称取营养琼脂33 g，加蒸馏水1 000 mL，加热至溶解，置于锥形瓶中，经115 ℃灭菌30 min后，备用。

1.2.4 细菌混悬液制备。

用接种环将金黄色葡萄球菌、大肠杆菌分别接种于营养琼脂培养基，35～37 ℃培养24 h后用无菌生理盐水将营养琼脂培养基上的菌苔冲洗到锥形瓶中，在摇床上200 r/min振摇30 min。校正菌液浓度相当于0.5号麦氏标准比浊管（相当于菌液浓度为1.5×108CFU/mL），用无菌生理盐水将细菌混悬液稀释10倍备用，此时菌悬液浓度约为1.5×107CFU/mL，以上所有步骤均在超净工作台内完成[21]。

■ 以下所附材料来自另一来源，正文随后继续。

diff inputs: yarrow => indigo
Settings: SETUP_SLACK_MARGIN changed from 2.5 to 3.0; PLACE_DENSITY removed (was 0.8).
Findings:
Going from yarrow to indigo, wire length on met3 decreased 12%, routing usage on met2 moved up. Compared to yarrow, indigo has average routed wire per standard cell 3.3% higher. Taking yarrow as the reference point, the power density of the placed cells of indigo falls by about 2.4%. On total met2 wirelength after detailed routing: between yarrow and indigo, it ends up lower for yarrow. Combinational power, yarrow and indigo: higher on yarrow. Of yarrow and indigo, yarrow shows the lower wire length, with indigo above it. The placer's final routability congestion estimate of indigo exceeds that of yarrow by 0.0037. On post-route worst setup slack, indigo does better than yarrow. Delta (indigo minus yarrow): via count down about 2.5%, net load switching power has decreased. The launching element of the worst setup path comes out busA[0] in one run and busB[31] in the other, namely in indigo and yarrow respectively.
Background: an optimization exercise with open tools, aiming at small area and a short achievable clock period. Do not read the settings as production practice. Only simulation tests tie the RTL to the original design; equivalence was not proved.

$ cat flow/design.v
package crc_reg_pkg;
  typedef logic [1:0] reg_addr_t;
  typedef enum logic [1:0]
  {
    ORDER_NONE          = 2'd0,    
    ORDER_BITS_IN_BYTES = 2'd1,    
    ORDER_ALL_BITS      = 2'd2,    
    ORDER_BYTES         = 2'd3     
  } transpose_t;
endpackage
package crc_data_pkg;
  typedef logic [32-1:0] crc_word_t;
  typedef logic [32-1:0] crc_state_t;
  typedef logic crc_width_t;
endpackage
module crc_sel4
(
  input  logic [3:0]  s,
  input  logic [3:0]  d,
  output logic        y
);
  assign y = (s[0] & d[0]) | (s[1] & d[1]) | (s[2] & d[2]) | (s[3] & d[3]);
endmodule
module crc_bit_order
(
  input  crc_data_pkg::crc_word_t  word_in,
  input  crc_reg_pkg::transpose_t  order,
  output crc_data_pkg::crc_word_t  word_out
);
  logic [3:0] sel;
  assign sel[0] = (order == crc_reg_pkg::ORDER_NONE);
  assign sel[1] = (order == crc_reg_pkg::ORDER_BITS_IN_BYTES);
  assign sel[2] = (order == crc_reg_pkg::ORDER_ALL_BITS);
  assign sel[3] = (order == crc_reg_pkg::ORDER_BYTES);
  for (genvar b = 0; b < 4; b++)
  begin : g_byte
    for (genvar i = 0; i < 8; i++)
    begin : g_bit
      crc_sel4 u_sel
      (
        .s (sel),
        .d ({word_in[8*(3 - b) + i],         
             word_in[31 - (8*b + i)],        
             word_in[8*b + 7 - i],           
             word_in[8*b + i]}),             
        .y (word_out[8*b + i])
      );
    end
  end
endmodule
module crc_regs
(
  input  logic                      m,
  input  logic                      reset,
  input  logic                      wr,
  input  logic                      rd,
  input  crc_reg_pkg::reg_addr_t    addr,
  input  crc_data_pkg::crc_word_t   wdata,
  input  crc_data_pkg::crc_word_t   read_word,     
  output crc_data_pkg::crc_word_t   rdata,
  output logic                      rdata_valid,
  output crc_data_pkg::crc_word_t   gpoly_q,       
  output crc_data_pkg::crc_word_t   gpoly_next,    
  output crc_reg_pkg::transpose_t   ctrl_tot,
  output crc_reg_pkg::transpose_t   ctrl_totr,
  output logic                      ctrl_fxor,
  output logic                      ctrl_was,
  output crc_data_pkg::crc_width_t  ctrl_tcrc,
  output logic                      data_load,
  output logic                      seed_load
);
  localparam crc_data_pkg::crc_word_t GPOLY_RESET = 32'h0000_1021;
  logic                     data_wr;        
  crc_data_pkg::crc_word_t  ctrl_word;      
  crc_data_pkg::crc_word_t  read_mux;
  crc_data_pkg::crc_word_t  held;           
  crc_data_pkg::crc_word_t  unswapped;      
  logic                     width_flip;     
  assign data_wr   = wr && (addr == 2'd0);
  assign data_load = data_wr && !ctrl_was;
  assign seed_load = data_wr && ctrl_was;
  assign width_flip = (addr == 2'd2) && (wdata[24] != ctrl_tcrc);
  always_comb
  begin
    gpoly_next = gpoly_q;
    if (reset)
      gpoly_next = {GPOLY_RESET[15:0], GPOLY_RESET[31:16]};    
    else if (wr)
    begin
      if (addr == 2'd1)
        gpoly_next = ctrl_tcrc ? wdata : {wdata[15:0], wdata[31:16]};
      if (width_flip)
        gpoly_next = {gpoly_q[15:0], gpoly_q[31:16]};
    end
  end
  always_ff @(posedge m)
    gpoly_q <= gpoly_next;
  always_ff @(posedge m)
  begin
    if (reset)
    begin
      ctrl_tot  <= crc_reg_pkg::ORDER_NONE;
      ctrl_totr <= crc_reg_pkg::ORDER_NONE;
      ctrl_fxor <= 1'b0;
      ctrl_was  <= 1'b0;
      ctrl_tcrc <= 1'b0;
    end
    else if (wr)
    begin
      if (addr == 2'd2)
      begin
        ctrl_tot  <= crc_reg_pkg::transpose_t'(wdata[31:30]);
        ctrl_totr <= crc_reg_pkg::transpose_t'(wdata[29:28]);
        ctrl_fxor <= wdata[26];
        ctrl_was  <= wdata[25];
        ctrl_tcrc <= wdata[24];    
      end
    end
  end
  assign held      = (addr == 2'd1) ? gpoly_q : read_word;
  assign unswapped = ctrl_tcrc ? held : {held[15:0], held[31:16]};
  always_comb
  begin
    ctrl_word                                = '0;
    ctrl_word[31:30]     = ctrl_tot;
    ctrl_word[29:28]   = ctrl_totr;
    ctrl_word[26]                 = ctrl_fxor;
    ctrl_word[25]                  = ctrl_was;
    ctrl_word[24]                 = ctrl_tcrc;
  end
  always_comb
  begin
    case (addr)
      2'd0:  read_mux = unswapped;
      2'd1: read_mux = unswapped;
      2'd2:  read_mux = ctrl_word;
      default:         read_mux = '0;        
    endcase
  end
  always_ff @(posedge m)
  begin
    if (reset)
    begin
      rdata       <= '0;
      rdata_valid <= 1'b0;
    end
    else
    begin
      rdata_valid <= rd;
      if (rd)
        rdata <= read_mux;                    
    end
  end
endmodule
module crc_ax
(
  input  logic  a,
  input  logic  c,
  input  logic  g,
  output logic  y
);
  assign y = a ^ (c & g);
endmodule
module crc_pp
(
  input  logic  c0,
  input  logic  g0,
  input  logic  c1,
  input  logic  g1,
  output logic  y
);
  assign y = (c0 & g0) ^ (c1 & g1);
endmodule
module crc_x2
(
  input  logic  a,
  input  logic  b,
  output logic  y
);
  assign y = a ^ b;
endmodule
module crc_gx_top
#(
  parameter int N = 8
)
(
  input  logic [N-1:0] poly,       
  output logic [N-1:0] d           
);
  always_comb
  begin
    logic [N-1:0] w;
    w = poly;
    for (int i = 0; i < N; i++)
    begin
      d[i] = w[N-1];
      w = {w[N-2:0], 1'b0} ^ (w[N-1] ? poly : '0);
    end
  end
endmodule
Source: an optimization exercise on an open RTL-to-GDS flow (aim: small area and a short achievable clock period). Production flows keep margins and buffers that such runs may drop.
Where RTL was checked, it was by simulation tests only, not by an equivalence proof against the original.
No activity file was given, so power comes from the tool's default toggle rates.

==> 06-22: inputs <==
==> flow/design.v <==
module instr_register_pipe #(
  parameter int DEPTH = 32,
  parameter int OP_W  = 8,
  localparam int AW    = $clog2(DEPTH),
  localparam int RES_W = 2 * OP_W
) (
  input  logic                    clk,
  input  logic                    reset,
  input  logic                    load_en,
  input  logic [AW-1:0]           write_pointer,
  input  logic [2:0]              opcode,
  input  logic [OP_W-1:0]         operand_a,
  input  logic [OP_W-1:0]         operand_b,
  input  logic                    clear_en,
  input  logic                    rd_en,
  input  logic [AW-1:0]           read_pointer,
  output logic                    rd_valid,
  output logic                    rd_hit,
  output logic [2:0]              rd_opcode,
  output logic [OP_W-1:0]         rd_operand_a,
  output logic [OP_W-1:0]         rd_operand_b,
  output logic [RES_W-1:0]        rd_result,
  output logic                    rd_div0,
  output logic [AW:0]             entry_count,
  output logic                    full
);
  logic [OP_W-1:0] in_mag_a, in_mag_b;
  logic [OP_W+1:0] in_mag_b3;
  logic [1:0]      in_q0;
  logic [1:0]      in_r0;
  logic [1:0]      in_top;
  assign in_mag_a  = operand_a[OP_W-1] ? -operand_a : operand_a;
  assign in_mag_b  = operand_b[OP_W-1] ? -operand_b : operand_b;
  assign in_mag_b3 = {2'b00, in_mag_b} + {1'b0, in_mag_b, 1'b0};
  logic b_is1, b_is2;
  assign b_is1  = (operand_b == 8'h01) || (operand_b == 8'hFF);
  assign b_is2  = (operand_b == 8'h02) || (operand_b == 8'hFE);
  assign in_top = (operand_a == 8'h80) ? 2'd2 :
                  ((operand_a[7:6] == 2'b01) || (operand_a[7:6] == 2'b10) || (operand_a == 8'hC0)) ? 2'd1 : 2'd0;
  assign in_q0  = b_is1 ? in_top : (b_is2 && in_top[1]) ? 2'd1 : 2'd0;
  assign in_r0  = (b_is1 || (b_is2 && in_top[1])) ? 2'd0 : in_top;
  logic            s1_valid;
  logic [AW-1:0]   s1_ptr;
  logic [2:0]      s1_opcode;
  logic [OP_W-1:0] s1_a;
  logic [OP_W-1:0] s1_b;
  logic [OP_W-3:0] s1_mag_a;    
  logic [OP_W-1:0] s1_mag_b;
  logic [OP_W+1:0] s1_mag_b3;
  logic [1:0]      s1_q0;
  logic [1:0]      s1_r0;
  always_ff @(posedge clk) begin
    if (reset) s1_valid <= 1'b0;
    else       s1_valid <= load_en;
    s1_ptr    <= write_pointer;
    s1_opcode <= opcode;
    s1_a      <= operand_a;
    s1_b      <= operand_b;
    s1_mag_a  <= in_mag_a[OP_W-3:0];
    s1_mag_b  <= in_mag_b;
    s1_mag_b3 <= in_mag_b3;
    s1_q0     <= in_q0;
    s1_r0     <= in_r0;
  end
  logic signed [RES_W-1:0] a_ext, b_ext;
  assign a_ext = {{(RES_W-OP_W){s1_a[OP_W-1]}}, s1_a};
  assign b_ext = {{(RES_W-OP_W){s1_b[OP_W-1]}}, s1_b};
  function automatic logic [OP_W:0] r4_step(input logic [OP_W:0] r, input logic [OP_W-1:0] mb,
                                            input logic [OP_W+1:0] mb3);
    logic [OP_W+2:0] t1, t2, t3;
    t1 = {2'b00, r} - {3'b000, mb};
    t2 = {2'b00, r} - {2'b00, mb, 1'b0};
    t3 = {2'b00, r} - {1'b0, mb3};
    if (!t3[OP_W+2])      r4_step = {2'd3, t3[OP_W-2:0]};
    else if (!t2[OP_W+2]) r4_step = {2'd2, t2[OP_W-2:0]};
    else if (!t1[OP_W+2]) r4_step = {2'd1, t1[OP_W-2:0]};
    else                  r4_step = {2'd0, r[OP_W-2:0]};
  endfunction
  logic [OP_W:0]   st1, st2;
  logic [OP_W+2:0] last_r;      
  assign st1    = r4_step({5'd0, s1_r0, s1_mag_a[5:4]}, s1_mag_b, s1_mag_b3);
  assign st2    = r4_step({st1[OP_W-2:0], s1_mag_a[3:2]}, s1_mag_b, s1_mag_b3);
  assign last_r = {2'b00, st2[OP_W-2:0], s1_mag_a[1:0]};
  logic [OP_W+2:0] lt1, lt2, lt3, ln0, ln1, ln2, ln3;
  assign lt1 = last_r - {3'b000, s1_mag_b};
  assign lt2 = last_r - {2'b00, s1_mag_b, 1'b0};
  assign lt3 = last_r - {1'b0, s1_mag_b3};
  assign ln0 = -last_r;
  assign ln1 = {3'b000, s1_mag_b} - last_r;
  assign ln2 = {2'b00, s1_mag_b, 1'b0} - last_r;
  assign ln3 = {1'b0, s1_mag_b3} - last_r;
  logic [OP_W-1:0] mod_lo;      
  assign mod_lo = !lt3[OP_W+2] ? (s1_a[OP_W-1] ? ln3[OP_W-1:0] : lt3[OP_W-1:0]) :
                  !lt2[OP_W+2] ? (s1_a[OP_W-1] ? ln2[OP_W-1:0] : lt2[OP_W-1:0]) :
                  !lt1[OP_W+2] ? (s1_a[OP_W-1] ? ln1[OP_W-1:0] : lt1[OP_W-1:0]) :
                                 (s1_a[OP_W-1] ? ln0[OP_W-1:0] : last_r[OP_W-1:0]);
  logic [OP_W-1:0] uq;
  logic [1:0]      q_last;
  assign q_last = !lt3[OP_W+2] ? 2'd3 : !lt2[OP_W+2] ? 2'd2 : !lt1[OP_W+2] ? 2'd1 : 2'd0;
  assign uq     = {s1_q0, st1[OP_W:OP_W-1], st2[OP_W:OP_W-1], q_last};
  logic [RES_W-1:0] div_res, mod_res;
  assign div_res = (s1_a[OP_W-1] ^ s1_b[OP_W-1]) ? -{{(RES_W-OP_W){1'b0}}, uq} : {{(RES_W-OP_W){1'b0}}, uq};
  assign mod_res = {{(RES_W-OP_W){mod_lo[OP_W-1]}}, mod_lo};
  logic b_zero;
  assign b_zero = (s1_b == '0);
  localparam logic [RES_W-1:0] DIV0_CODE = {1'b1, {(RES_W-1){1'b0}}};
  logic [RES_W-1:0] alu_res;
  always_comb begin
    alu_res  = '0;
    case (s1_opcode)
      3'd0: alu_res = '0;
      3'd1: alu_res = a_ext;
      3'd2: alu_res = b_ext;
      3'd3: alu_res = a_ext + b_ext;
      3'd4: alu_res = a_ext - b_ext;
      3'd5: alu_res = a_ext * b_ext;
      3'd6:    alu_res = b_zero ? DIV0_CODE : div_res;
      default: alu_res = b_zero ? DIV0_CODE : mod_res;
    endcase
  end
  logic [2:0]       mem_opcode [DEPTH];
  logic [OP_W-1:0]  mem_a      [DEPTH];
  logic [OP_W-1:0]  mem_b      [DEPTH];
  logic [RES_W-1:0] mem_result [DEPTH];
  logic [DEPTH-1:0] valid_q;
  logic [AW:0]      count_q;
  for (genvar e = 0; e < DEPTH; e++) begin : g_mem
    always_ff @(posedge clk) begin
      if (s1_valid && s1_ptr == AW'(e)) begin
        mem_opcode[e] <= s1_opcode;
        mem_a[e]      <= s1_a;
        mem_b[e]      <= s1_b;
        mem_result[e] <= alu_res;
      end
    end
  end
  always_ff @(posedge clk) begin
    if (reset || clear_en) begin
      valid_q <= '0;
      count_q <= '0;
    end else if (s1_valid) begin
      valid_q[s1_ptr] <= 1'b1;
      if (!valid_q[s1_ptr]) count_q <= count_q + (AW+1)'(1);
    end
  end
  logic [DEPTH-1:0] rsel;
  logic             rd_take, rd_hold;
  assign rd_take = rd_en && !reset;
  assign rd_hold = !rd_en && !reset;
  for (genvar e = 0; e < DEPTH; e++) begin : g_rsel
    assign rsel[e] = rd_take && valid_q[e] && (read_pointer == AW'(e));
  end
  logic             rd_hit_d;
  logic [2:0]       rd_opcode_d;
  logic [OP_W-1:0]  rd_a_d, rd_b_d;
  logic [RES_W-1:0] rd_result_d;
  logic             rd_div0_d;
  always_comb begin
    rd_hit_d    = rd_hold & rd_hit;
    rd_opcode_d = {3{rd_hold}} & rd_opcode;
    rd_a_d      = {OP_W{rd_hold}} & rd_operand_a;
    rd_b_d      = {OP_W{rd_hold}} & rd_operand_b;
    rd_result_d = {RES_W{rd_hold}} & rd_result;
    rd_div0_d   = rd_hold & rd_div0;
    for (int e = 0; e < DEPTH; e++) begin
      rd_hit_d    = rd_hit_d    | rsel[e];
      rd_opcode_d = rd_opcode_d | ({3{rsel[e]}} & mem_opcode[e]);
      rd_a_d      = rd_a_d      | ({OP_W{rsel[e]}} & mem_a[e]);
      rd_b_d      = rd_b_d      | ({OP_W{rsel[e]}} & mem_b[e]);
      rd_result_d = rd_result_d | ({RES_W{rsel[e]}} &
                                   {mem_result[e][RES_W-1] & mem_result[e][RES_W-2], mem_result[e][RES_W-2:0]});
      rd_div0_d   = rd_div0_d   | (rsel[e] & mem_result[e][RES_W-1] & !mem_result[e][RES_W-2]);
    end
  end
  always_ff @(posedge clk) begin
    rd_valid     <= rd_take;
    rd_hit       <= rd_hit_d;
    rd_opcode    <= rd_opcode_d;
    rd_operand_a <= rd_a_d;
    rd_operand_b <= rd_b_d;
    rd_result    <= rd_result_d;
    rd_div0      <= rd_div0_d;
  end
  assign entry_count = count_q;
  assign full        = count_q[AW];
endmodule
==> flow/flow/run.sh <==
#!/bin/bash
# Standard layout, with timing repair aimed at a setup slack of SETUP_MARGIN ns
# so the achieved period is pushed below the constraint's period. The repair
# may pick any cell of the same function (not only the same footprint), and
# the port buffers are buf_4.
set -euo pipefail
SETUP_MARGIN=${SETUP_MARGIN:-22}
bash standard.sh SETUP_SLACK_MARGIN=$SETUP_MARGIN MATCH_CELL_FOOTPRINT=0 \
  "BUFFER_PORTS_ARGS=-buffer_cell sky130_fd_sc_hd__buf_4" finish > standard.log 2>&1
==> flow/standard.sh <==
#!/bin/bash
# synth_recipe.tcl (not shown) runs the flow's synth.tcl, then flattens the netlist and writes it again
# the make line also repeats each setting of config.mk as NAME=value (left out here)
make -C /OpenROAD-flow-scripts/flow DESIGN_CONFIG=/design/flow/config.mk WORK_HOME=/design/flow/orfs CLKGATE_MAP_FILE= SYNTH_SCRIPT=/design/flow/synth_recipe.tcl "${@:-finish}"
==> flow/config.mk <==
export PLATFORM = sky130hd
export DESIGN_NAME = instr_register_pipe
export DESIGN_NICKNAME = instr_register_pipe
export VERILOG_FILES = /design/flow/design.v
export SDC_FILE = /design/flow/constraint.sdc
export NUM_CORES = 4
export LEC_CHECK = 0
export CAP_MARGIN = 20
export CORE_MARGIN = 2
export CORE_UTILIZATION = 65
export CTS_BUF_LIST = sky130_fd_sc_hd__clkbuf_4
export CTS_CLUSTER_DIAMETER = 40
export CTS_CLUSTER_SIZE = 10
export PLACE_DENSITY = 0.75
export SLEW_MARGIN = 20
==> flow/constraint.sdc <==
create_clock -name core_clock -period 30.0 [get_ports {clk}]
set_input_delay 6.0000 -clock core_clock [delete_from_list [all_inputs] [get_ports {clk}]]
set_output_delay 6.0000 -clock core_clock [all_outputs]
set_load 0.01 [all_outputs]
==> inputs of 10-07, as changes to 06-22 <==
--- a/flow/design.v
+++ b/flow/design.v
@@ -126,3 +126,19 @@
   logic [AW:0]      count_q;
+  logic             s2_valid, s2_live;
+  logic [AW-1:0]    s2_ptr;
+  logic [RES_W-1:0] s2_res;
+  always_ff @(posedge clk) begin
+    if (reset) begin
+      s2_valid <= 1'b0;
+      s2_live  <= 1'b0;
+    end else begin
+      s2_valid <= s1_valid;
+      s2_live  <= s1_valid && !clear_en;
+    end
+    s2_ptr <= s1_ptr;
+    s2_res <= alu_res;
+  end
+  logic [DEPTH-1:0] pend;       
   for (genvar e = 0; e < DEPTH; e++) begin : g_mem
+    assign pend[e] = s2_valid && s2_ptr == AW'(e);
     always_ff @(posedge clk) begin
@@ -132,4 +148,4 @@
         mem_b[e]      <= s1_b;
-        mem_result[e] <= alu_res;
       end
+      if (pend[e]) mem_result[e] <= s2_res;
     end
@@ -145,8 +161,10 @@
   end
-  logic [DEPTH-1:0] rsel;
-  logic             rd_take, rd_hold;
+  logic [DEPTH-1:0] rsel, rsel_res;
+  logic             rd_take, rd_hold, rd_byp;
   assign rd_take = rd_en && !reset;
   assign rd_hold = !rd_en && !reset;
+  assign rd_byp  = rd_take && s2_live && (read_pointer == s2_ptr);
   for (genvar e = 0; e < DEPTH; e++) begin : g_rsel
-    assign rsel[e] = rd_take && valid_q[e] && (read_pointer == AW'(e));
+    assign rsel[e]     = rd_take && valid_q[e] && (read_pointer == AW'(e));
+    assign rsel_res[e] = rd_take && valid_q[e] && !pend[e] && (read_pointer == AW'(e));
   end
@@ -162,4 +180,5 @@
     rd_b_d      = {OP_W{rd_hold}} & rd_operand_b;
-    rd_result_d = {RES_W{rd_hold}} & rd_result;
-    rd_div0_d   = rd_hold & rd_div0;
+    rd_result_d = ({RES_W{rd_hold}} & rd_result) |
+                  ({RES_W{rd_byp}} & {s2_res[RES_W-1] & s2_res[RES_W-2], s2_res[RES_W-2:0]});
+    rd_div0_d   = (rd_hold & rd_div0) | (rd_byp & s2_res[RES_W-1] & !s2_res[RES_W-2]);
     for (int e = 0; e < DEPTH; e++) begin
@@ -169,5 +188,5 @@
       rd_b_d      = rd_b_d      | ({OP_W{rsel[e]}} & mem_b[e]);
-      rd_result_d = rd_result_d | ({RES_W{rsel[e]}} &
+      rd_result_d = rd_result_d | ({RES_W{rsel_res[e]}} &
                                    {mem_result[e][RES_W-1] & mem_result[e][RES_W-2], mem_result[e][RES_W-2:0]});
-      rd_div0_d   = rd_div0_d   | (rsel[e] & mem_result[e][RES_W-1] & !mem_result[e][RES_W-2]);
+      rd_div0_d   = rd_div0_d   | (rsel_res[e] & mem_result[e][RES_W-1] & !mem_result[e][RES_W-2]);
     end
ABC_AREA = 1   (was unset)
CTS_BUF_LIST = sky130_fd_sc_hd__clkbuf_8   (was sky130_fd_sc_hd__clkbuf_4)
CTS_CLUSTER_DIAMETER = unset   (was 40)
CTS_CLUSTER_SIZE = 30   (was 10)
==> inputs of 10-04, as changes to 06-22 <==
CTS_BUF_LIST = unset   (was sky130_fd_sc_hd__clkbuf_4)
CTS_CLUSTER_DIAMETER = unset   (was 40)
CTS_CLUSTER_SIZE = unset   (was 10)
==> notes <==
06-22 finished clean. 10-04 passed the timing, design-rule and antenna checks. 10-07 produced a clean layout.
Sequential cell count: 10-04 is lower than 10-07 (23).
In synthesized area, 10-04 and 06-22 do not differ.
The highest clock power belongs to 10-04, the lowest to 06-22.
Sequential power is about the same in 06-22 and 10-07.
Via count, lowest first: 06-22, 10-04, 10-07.
Non-clock buffer count, lowest first: 10-07, 06-22, 10-04.
Count of clock-buffer cells in the layout: 10-04 is lower than 06-22 (78).
Against 10-07, the combinational power of 06-22 is larger by about 20%.
==> figures <==
quantity                                                                               10-04                      06-22                      10-07
Worst Setup EP                                                       rd_operand_b[3]$_DFF_P_    rd_operand_a[6]$_DFF_P_    rd_operand_b[7]$_DFF_P_
Power dissipated in combinational cells                                               979 µW                     969 µW                     802 µW
Wire length of the first global-routing pass                                          241 mm                     239 mm                     214 mm
Worst reg2reg path startpoint                                            s1_mag_b[3]$_DFF_P_        s1_mag_a[5]$_DFF_P_       s1_mag_b3[0]$_DFF_P_
Worst setup margin                                                                  21870 ps                   22030 ps                   21950 ps
Final worst-path cycle share                                                           27.1%                      26.6%                      26.8%
Outcome                                                                       finished clean             finished clean             finished clean
Core area                                                                         0.0802 mm²                 0.0802 mm²                 0.0836 mm²
Sequential cell area share                                                             61.0%                      63.2%                      59.8%
Post-Syn Instances                                                                      3518                       3518                       4542
Req. time, crit path                                                                30640 ps                   30960 ps                   30670 ps
Reported clock group power                                                           1.51 mW                     972 µW                    1.36 mW
R2R depth                                                                                 30                         32                         40
Layout clock buffers                                                                     156                        234                        213
Storage cell area                                                                 0.0362 mm²                 0.0362 mm²                 0.0366 mm²
Root buf cell                                                     sky130_fd_sc_hd__clkbuf_16  sky130_fd_sc_hd__clkbuf_4  sky130_fd_sc_hd__clkbuf_8
Final weighted congestion of routability-driven global placement                        1.00                       1.00                      0.960
Only the layout flow was run in 10-07; the RTL was not checked for function there.

-- static timing again, ports no longer ideal --
The results above use ideal ports. As a check the final layouts listed here were re-extracted and re-timed, cells and wires unchanged.
Step 1 (the two cells are an assumption about what drives the block):
set clk [get_ports {clk}]
set_driving_cell -lib_cell sky130_fd_sc_hd__clkbuf_16 $clk
set_driving_cell -lib_cell sky130_fd_sc_hd__buf_2 [delete_from_list [all_inputs] $clk]
Step 2 moves the port delays by t, midway between the first and last clock arrival at a register: inputs arrive t later, outputs are due t later. That takes back most of the time a late clock gives input paths.
a / b / c = no drivers / after step 1 / after step 2; a / b = the first two.
| run | t (ns) | setup slack, ns | clock arrival spread, ns | pins driven straight from the clock port |
|---|---|---|---|---|
| 06-22 | 1.099 | 22.031 / 22.070 / 20.972 | 0.082 / 0.083 | 1 |
| 10-07 | 0.910 | 21.949 / 21.985 / 21.075 | 0.064 / 0.064 | 1 |
| 10-04 | 0.756 | 21.873 / 21.917 / 21.161 | 0.066 / 0.066 | 1 |
After both steps every run listed still meets setup and hold. For 06-22, which loses most, drivers alone change the setup slack by +0.039 ns; drivers and shift together by -1.059 ns.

1.2.5 抑菌活性测定。该试验采用牛津杯法，并进行适当修改。具体方法是：将灭菌后的营养琼脂冷却至50 ℃左右，于超净工作台中紫外灭菌20～30 min后倾倒至无菌培养皿中，每个培养皿倾倒约20 mL。待培养皿内营养琼脂凝固后，用涂抹棒将适量菌液均匀地涂抹在平板上，以无液体在平板上流淌为好。将灭菌后的牛津杯用镊子夹出，垂直放置于制作好的含菌平板上，轻轻按压，使牛津杯底部与营养琼脂表面紧密贴合。每个平板内均放置6个牛津杯，将梯度稀释的苦参生品（炮制品）醇提液（水提液）分别加入牛津杯中，每种浓度提取液均加200 μL，中间的牛津杯中加入同等剂量的60%DMSO作空白对照。用配好的青霉素钾作为阳性对照（方法同上）。37 ℃培养24 h。观察试验菌生长情况，用游标卡尺测量抑菌圈直径大小。每种细菌对应苦参生品（炮制品）药液提取物的试验均重复3次，取平均值[22-26]。